Foucault, Appropriation, and Conceptual Writing

Patrick Greaney


A fine line separates appropriation from administration. Richard Prince describes his rephotographing as the “managing” of images.(1) Vanessa Place also seems like a manager: her Twitter feed just reformats Gone with the Wind; and in the work of art that is her Facebook timeline, she repeats verbatim other poets’ status updates.


Richard Prince

Appropriation and quotation might seem to be good examples of what Foucault calls governmentality. Intervening as little as possible, governmentality manages populations with the aim of unleashing their potential, and it encourages subjects to discover and actualize their true selves. It expands the biopolitical “‘right,’ beyond all the oppressions or ‘alienations,’ to rediscover what one is and all that one can be.”(2) Just as governmentality helps markets and people develop to their fullest, appropriation might seem to reveal its source material’s hidden truths and secret abilities. Prince and Place might be letting their pilfered images and texts be all they can be.


But appropriation may also resist the governmental management of images and texts. Governmentality produces certain kinds of subjectivities, and it also produces forms of resistance, ways to imagine “an alternate production of subjectivity,” “modes of representation that attempt to allow non-selfsame (non-identitaire) subjectivities to emerge.”(3) Foucault presents such resistance in a number of ways. He sees it in the “will not to be governed thus,” the will not to become the object of this or that particular form of government. This will appears in his texts as self-stylization and self-government, exemplars of which he finds in Baudelaire and in antiquity’s asceticism. “Modern man, for Baudelaire, is not the man who goes off to discover himself, his secrets and his hidden truth; he is the man who tries to invent himself.” Resistance is not self-discovery, but self-invention.
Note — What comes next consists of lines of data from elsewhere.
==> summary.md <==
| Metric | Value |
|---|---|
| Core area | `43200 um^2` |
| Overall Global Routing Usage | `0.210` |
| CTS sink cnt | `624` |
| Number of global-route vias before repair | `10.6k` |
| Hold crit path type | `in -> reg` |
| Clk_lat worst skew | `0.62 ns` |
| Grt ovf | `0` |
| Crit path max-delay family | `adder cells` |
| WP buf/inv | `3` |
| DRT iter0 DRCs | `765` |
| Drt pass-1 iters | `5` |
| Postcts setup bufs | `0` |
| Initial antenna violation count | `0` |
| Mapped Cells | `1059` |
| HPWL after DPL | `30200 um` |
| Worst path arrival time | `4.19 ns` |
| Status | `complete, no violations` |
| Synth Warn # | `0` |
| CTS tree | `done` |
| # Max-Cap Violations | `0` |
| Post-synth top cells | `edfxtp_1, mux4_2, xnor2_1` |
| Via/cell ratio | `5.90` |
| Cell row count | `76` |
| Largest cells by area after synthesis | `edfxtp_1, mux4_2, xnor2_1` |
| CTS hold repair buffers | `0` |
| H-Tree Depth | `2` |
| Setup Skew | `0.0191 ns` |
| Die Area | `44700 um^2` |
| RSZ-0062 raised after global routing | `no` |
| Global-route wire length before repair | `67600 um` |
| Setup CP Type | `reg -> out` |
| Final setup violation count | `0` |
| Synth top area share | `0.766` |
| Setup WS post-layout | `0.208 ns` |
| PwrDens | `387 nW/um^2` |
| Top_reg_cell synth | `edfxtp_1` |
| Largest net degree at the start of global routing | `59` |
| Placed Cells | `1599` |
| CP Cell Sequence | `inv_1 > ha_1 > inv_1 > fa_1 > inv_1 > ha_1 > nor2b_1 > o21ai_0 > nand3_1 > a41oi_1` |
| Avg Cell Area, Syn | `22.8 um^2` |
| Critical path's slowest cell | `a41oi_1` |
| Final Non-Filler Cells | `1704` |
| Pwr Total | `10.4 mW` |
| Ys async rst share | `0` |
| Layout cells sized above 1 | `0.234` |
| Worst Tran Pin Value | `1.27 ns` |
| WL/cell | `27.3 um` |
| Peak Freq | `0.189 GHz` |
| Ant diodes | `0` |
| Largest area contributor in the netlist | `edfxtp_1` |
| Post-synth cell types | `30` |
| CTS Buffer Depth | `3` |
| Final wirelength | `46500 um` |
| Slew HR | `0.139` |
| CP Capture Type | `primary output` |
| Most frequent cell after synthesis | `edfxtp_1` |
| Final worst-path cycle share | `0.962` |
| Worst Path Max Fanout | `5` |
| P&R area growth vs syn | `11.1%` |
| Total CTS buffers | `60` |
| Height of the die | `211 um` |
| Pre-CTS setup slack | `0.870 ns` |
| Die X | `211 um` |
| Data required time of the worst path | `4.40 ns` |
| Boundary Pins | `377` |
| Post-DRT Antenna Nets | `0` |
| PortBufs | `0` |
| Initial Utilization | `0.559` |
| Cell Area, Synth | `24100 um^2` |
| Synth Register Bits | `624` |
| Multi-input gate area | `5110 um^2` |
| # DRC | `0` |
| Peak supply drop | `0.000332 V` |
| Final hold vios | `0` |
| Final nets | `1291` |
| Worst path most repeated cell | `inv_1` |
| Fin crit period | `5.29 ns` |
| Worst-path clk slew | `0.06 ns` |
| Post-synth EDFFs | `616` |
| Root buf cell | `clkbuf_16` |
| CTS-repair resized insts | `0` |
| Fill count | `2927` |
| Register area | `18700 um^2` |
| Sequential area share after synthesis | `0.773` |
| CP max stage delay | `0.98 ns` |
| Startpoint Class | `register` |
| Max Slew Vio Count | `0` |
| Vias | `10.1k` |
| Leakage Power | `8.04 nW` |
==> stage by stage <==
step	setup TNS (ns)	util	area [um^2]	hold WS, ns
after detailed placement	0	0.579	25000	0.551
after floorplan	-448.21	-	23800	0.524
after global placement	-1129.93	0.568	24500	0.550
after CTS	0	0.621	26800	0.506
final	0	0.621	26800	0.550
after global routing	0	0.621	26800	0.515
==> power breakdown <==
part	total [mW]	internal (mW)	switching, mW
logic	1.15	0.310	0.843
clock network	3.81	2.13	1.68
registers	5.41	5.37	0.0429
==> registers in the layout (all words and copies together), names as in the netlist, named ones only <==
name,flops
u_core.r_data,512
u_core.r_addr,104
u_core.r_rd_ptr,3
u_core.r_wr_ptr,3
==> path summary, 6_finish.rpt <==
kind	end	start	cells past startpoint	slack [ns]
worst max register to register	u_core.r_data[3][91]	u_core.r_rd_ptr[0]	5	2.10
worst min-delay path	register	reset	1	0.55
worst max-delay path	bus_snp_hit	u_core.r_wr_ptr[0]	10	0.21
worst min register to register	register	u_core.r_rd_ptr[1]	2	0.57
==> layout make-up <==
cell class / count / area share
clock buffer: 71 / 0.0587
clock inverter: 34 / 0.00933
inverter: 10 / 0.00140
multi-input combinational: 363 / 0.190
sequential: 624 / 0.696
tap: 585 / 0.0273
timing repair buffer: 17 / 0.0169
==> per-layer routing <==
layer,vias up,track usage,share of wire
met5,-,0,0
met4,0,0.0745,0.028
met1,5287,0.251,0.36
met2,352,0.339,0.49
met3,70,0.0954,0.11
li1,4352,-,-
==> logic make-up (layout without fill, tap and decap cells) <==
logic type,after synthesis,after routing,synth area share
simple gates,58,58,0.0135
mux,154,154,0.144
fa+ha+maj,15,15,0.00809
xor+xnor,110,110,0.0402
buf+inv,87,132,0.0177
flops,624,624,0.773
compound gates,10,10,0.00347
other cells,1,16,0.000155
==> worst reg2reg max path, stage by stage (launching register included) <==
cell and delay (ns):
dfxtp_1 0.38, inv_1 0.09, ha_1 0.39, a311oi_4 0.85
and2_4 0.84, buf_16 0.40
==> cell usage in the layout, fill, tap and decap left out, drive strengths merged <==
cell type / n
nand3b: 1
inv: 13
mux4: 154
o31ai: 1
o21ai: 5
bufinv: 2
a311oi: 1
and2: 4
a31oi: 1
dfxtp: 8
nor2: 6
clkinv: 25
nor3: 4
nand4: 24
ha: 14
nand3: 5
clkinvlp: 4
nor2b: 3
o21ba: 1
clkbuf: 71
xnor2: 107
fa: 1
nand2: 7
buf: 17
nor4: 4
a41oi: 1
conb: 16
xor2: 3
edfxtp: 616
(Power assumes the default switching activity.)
For Foucault, “to be modern” – that is, to resist – “is to take oneself as object of a complex and difficult elaboration;” it is “to make one’s own history, fabricate history, as if through fiction.”(4)


Many avant-garde practices fictionalize just as Foucault proposes. And he himself often composes his texts using these practices. In his writings on antiquity, he discusses the collection of commonplaces as a method of subjectification, and in his essay “The Lives of Infamous Men,” he describes his project of publishing a book of quotations from archival documents written between 1660 and 1760. This project was never realized, but Foucault did publish three edited books, in which he does little more than quote documentary materials.(5) These quotational books return to the moments of conflict in which modern medical, legal, psychological, and criminological power formed, and they point to the contingency of those conflicts’ results, which have determined our understanding of the subject.


Foucault’s use of quotations complement his text “What is an Author?” in which he argues that the conventional notion of authorship–the creativity, originality, and liberty often ascribed to it–is a restricted and restricting multiplicity. It “impedes the free circulation, the free manipulation, the free composition, decomposition, and recomposition of fiction.” The identification of the author as a figure isolates and limits it. Although it would be “pure romanticism to imagine a culture in which the fictive would operate in an absolutely free state,” it is possible to imagine a society in which there would be no author function but, instead, another “system of constraint.”(6)


Appropriation, as practiced by Place, Prince, Foucault, and many artists and conceptual poets, may be just such a system of constraint, one that is analogous to governmentality’s minimalist interventions. But it’s merely analogous and not identical to it, because governmentality produces identities based on subjects’ hidden truths, while appropriating artists and writers manage texts and images with the aim of liberating themselves from the histories and identities that originate there. The will not to be governed would allow images and texts to speak truth, but not truth considered as adequation. For Foucault, the truth of quotational texts would not be a fact, message, or unalienated human essence but a moment when non-identity can be created.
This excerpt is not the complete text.